START Information provided
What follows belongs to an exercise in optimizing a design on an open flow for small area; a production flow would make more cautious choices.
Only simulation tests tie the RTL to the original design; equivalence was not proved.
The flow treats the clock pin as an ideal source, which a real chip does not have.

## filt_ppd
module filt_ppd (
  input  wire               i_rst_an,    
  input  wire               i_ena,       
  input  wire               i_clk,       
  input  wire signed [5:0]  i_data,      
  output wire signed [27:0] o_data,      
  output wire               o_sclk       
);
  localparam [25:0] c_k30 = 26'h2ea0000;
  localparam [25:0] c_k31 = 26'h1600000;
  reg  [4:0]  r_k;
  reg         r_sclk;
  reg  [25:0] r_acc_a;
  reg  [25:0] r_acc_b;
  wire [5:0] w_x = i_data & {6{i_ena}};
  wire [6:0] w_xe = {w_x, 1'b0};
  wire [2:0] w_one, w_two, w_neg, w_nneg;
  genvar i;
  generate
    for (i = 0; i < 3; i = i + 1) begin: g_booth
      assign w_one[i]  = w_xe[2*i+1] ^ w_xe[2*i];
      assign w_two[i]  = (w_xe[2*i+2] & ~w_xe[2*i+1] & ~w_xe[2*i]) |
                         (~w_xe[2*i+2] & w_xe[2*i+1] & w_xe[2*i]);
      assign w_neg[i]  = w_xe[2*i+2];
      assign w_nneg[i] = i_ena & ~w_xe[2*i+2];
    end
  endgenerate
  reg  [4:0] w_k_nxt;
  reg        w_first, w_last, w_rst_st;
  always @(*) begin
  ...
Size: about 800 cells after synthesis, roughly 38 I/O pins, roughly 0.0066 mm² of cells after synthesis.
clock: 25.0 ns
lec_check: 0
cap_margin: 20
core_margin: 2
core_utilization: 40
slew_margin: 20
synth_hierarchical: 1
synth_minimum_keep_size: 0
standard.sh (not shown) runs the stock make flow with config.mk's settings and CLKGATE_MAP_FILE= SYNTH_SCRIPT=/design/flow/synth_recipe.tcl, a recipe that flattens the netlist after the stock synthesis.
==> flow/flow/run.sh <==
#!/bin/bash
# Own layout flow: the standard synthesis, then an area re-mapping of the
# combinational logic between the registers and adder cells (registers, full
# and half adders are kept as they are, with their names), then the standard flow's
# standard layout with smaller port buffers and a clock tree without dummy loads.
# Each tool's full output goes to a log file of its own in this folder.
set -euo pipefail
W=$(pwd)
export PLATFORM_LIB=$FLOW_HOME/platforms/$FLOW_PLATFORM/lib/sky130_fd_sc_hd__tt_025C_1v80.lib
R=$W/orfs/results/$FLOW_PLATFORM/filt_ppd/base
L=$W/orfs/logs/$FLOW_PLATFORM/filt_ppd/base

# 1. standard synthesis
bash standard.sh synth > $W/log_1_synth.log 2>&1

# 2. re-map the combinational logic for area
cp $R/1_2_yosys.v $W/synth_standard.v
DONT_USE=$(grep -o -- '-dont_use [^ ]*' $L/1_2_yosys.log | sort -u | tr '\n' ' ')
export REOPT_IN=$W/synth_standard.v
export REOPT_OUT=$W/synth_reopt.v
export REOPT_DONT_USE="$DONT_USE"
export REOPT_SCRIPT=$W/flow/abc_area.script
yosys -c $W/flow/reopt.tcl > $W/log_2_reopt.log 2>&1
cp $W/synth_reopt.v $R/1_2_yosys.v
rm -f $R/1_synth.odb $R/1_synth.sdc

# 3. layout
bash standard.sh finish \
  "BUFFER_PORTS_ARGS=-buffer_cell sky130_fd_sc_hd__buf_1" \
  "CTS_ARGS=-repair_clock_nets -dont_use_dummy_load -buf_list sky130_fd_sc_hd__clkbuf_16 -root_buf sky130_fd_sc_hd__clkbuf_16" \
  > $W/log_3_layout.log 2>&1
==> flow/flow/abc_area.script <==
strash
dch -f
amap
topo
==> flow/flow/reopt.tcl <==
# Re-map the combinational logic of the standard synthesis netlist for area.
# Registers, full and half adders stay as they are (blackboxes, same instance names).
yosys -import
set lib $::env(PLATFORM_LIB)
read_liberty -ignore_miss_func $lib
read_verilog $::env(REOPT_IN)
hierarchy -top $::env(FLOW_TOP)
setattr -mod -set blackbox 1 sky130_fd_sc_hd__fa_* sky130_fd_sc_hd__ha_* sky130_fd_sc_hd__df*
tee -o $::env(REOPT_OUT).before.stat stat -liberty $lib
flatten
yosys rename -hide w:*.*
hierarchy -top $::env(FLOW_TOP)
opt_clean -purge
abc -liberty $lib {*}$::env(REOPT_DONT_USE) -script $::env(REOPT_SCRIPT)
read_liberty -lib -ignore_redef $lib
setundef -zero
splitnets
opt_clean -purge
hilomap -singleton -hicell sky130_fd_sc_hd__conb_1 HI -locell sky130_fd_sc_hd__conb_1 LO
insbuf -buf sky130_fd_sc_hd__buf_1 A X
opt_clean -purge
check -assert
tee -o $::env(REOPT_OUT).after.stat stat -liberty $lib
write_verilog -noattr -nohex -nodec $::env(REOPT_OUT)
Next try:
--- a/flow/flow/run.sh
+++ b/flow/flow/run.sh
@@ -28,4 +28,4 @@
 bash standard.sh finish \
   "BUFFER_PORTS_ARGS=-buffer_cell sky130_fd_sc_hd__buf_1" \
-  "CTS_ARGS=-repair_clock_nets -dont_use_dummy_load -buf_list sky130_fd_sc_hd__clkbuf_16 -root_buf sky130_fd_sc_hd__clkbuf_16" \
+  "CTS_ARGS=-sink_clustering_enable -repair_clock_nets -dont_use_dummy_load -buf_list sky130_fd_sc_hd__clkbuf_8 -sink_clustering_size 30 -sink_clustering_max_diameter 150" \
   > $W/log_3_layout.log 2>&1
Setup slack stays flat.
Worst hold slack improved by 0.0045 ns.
END Information provided
START Information provided
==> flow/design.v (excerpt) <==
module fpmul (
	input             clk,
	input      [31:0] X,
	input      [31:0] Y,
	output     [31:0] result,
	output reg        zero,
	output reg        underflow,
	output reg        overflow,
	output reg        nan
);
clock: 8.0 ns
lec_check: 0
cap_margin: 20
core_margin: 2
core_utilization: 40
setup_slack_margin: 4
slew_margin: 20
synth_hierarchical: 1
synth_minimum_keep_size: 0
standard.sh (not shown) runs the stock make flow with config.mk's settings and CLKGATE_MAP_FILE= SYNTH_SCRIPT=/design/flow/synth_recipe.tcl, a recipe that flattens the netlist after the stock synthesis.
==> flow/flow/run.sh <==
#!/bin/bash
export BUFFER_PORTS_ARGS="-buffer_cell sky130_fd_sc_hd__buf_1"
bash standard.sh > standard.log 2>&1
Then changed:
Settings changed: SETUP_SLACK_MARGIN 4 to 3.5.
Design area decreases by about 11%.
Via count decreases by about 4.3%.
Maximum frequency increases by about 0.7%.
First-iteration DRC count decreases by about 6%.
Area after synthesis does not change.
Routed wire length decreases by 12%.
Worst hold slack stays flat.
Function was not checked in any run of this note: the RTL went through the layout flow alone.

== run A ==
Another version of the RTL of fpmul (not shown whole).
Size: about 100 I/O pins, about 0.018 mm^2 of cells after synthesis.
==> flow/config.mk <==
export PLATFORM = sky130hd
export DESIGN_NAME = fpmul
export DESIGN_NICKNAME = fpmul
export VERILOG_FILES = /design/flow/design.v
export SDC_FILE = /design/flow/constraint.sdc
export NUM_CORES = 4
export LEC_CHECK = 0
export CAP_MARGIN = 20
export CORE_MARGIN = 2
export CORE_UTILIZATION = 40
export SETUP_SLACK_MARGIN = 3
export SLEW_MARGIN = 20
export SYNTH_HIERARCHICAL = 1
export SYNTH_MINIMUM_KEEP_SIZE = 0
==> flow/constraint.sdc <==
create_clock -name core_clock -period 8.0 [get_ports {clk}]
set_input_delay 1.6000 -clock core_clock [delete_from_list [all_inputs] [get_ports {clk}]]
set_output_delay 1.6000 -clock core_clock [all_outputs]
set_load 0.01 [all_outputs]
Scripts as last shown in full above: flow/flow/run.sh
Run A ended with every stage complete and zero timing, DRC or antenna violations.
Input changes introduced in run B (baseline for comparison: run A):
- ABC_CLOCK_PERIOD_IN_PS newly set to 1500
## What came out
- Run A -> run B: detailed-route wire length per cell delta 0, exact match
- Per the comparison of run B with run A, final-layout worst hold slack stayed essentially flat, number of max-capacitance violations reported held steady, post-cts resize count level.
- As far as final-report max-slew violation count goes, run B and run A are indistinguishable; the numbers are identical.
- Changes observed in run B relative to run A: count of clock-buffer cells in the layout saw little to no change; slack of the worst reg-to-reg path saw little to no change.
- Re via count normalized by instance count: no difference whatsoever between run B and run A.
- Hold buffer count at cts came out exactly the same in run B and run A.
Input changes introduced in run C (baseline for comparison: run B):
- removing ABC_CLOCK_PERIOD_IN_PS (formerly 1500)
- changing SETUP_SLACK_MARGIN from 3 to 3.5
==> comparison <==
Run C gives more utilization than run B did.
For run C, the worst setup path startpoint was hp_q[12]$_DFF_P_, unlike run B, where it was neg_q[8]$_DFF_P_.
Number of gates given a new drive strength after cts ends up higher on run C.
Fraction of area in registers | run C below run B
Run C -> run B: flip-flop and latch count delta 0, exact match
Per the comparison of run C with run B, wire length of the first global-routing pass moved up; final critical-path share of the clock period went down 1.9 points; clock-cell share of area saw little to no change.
END Information provided
Only the lines above starting with the one with "First-iteration DRC count" and going through the one with "export SYNTH_HIERARCHICAL = 1" are to be copied, word for word and with both ends kept.

First-iteration DRC count decreases by about 6%.
Area after synthesis does not change.
Routed wire length decreases by 12%.
Worst hold slack stays flat.
Function was not checked in any run of this note: the RTL went through the layout flow alone.

== run A ==
Another version of the RTL of fpmul (not shown whole).
Size: about 100 I/O pins, about 0.018 mm^2 of cells after synthesis.
==> flow/config.mk <==
export PLATFORM = sky130hd
export DESIGN_NAME = fpmul
export DESIGN_NICKNAME = fpmul
export VERILOG_FILES = /design/flow/design.v
export SDC_FILE = /design/flow/constraint.sdc
export NUM_CORES = 4
export LEC_CHECK = 0
export CAP_MARGIN = 20
export CORE_MARGIN = 2
export CORE_UTILIZATION = 40
export SETUP_SLACK_MARGIN = 3
export SLEW_MARGIN = 20
export SYNTH_HIERARCHICAL = 1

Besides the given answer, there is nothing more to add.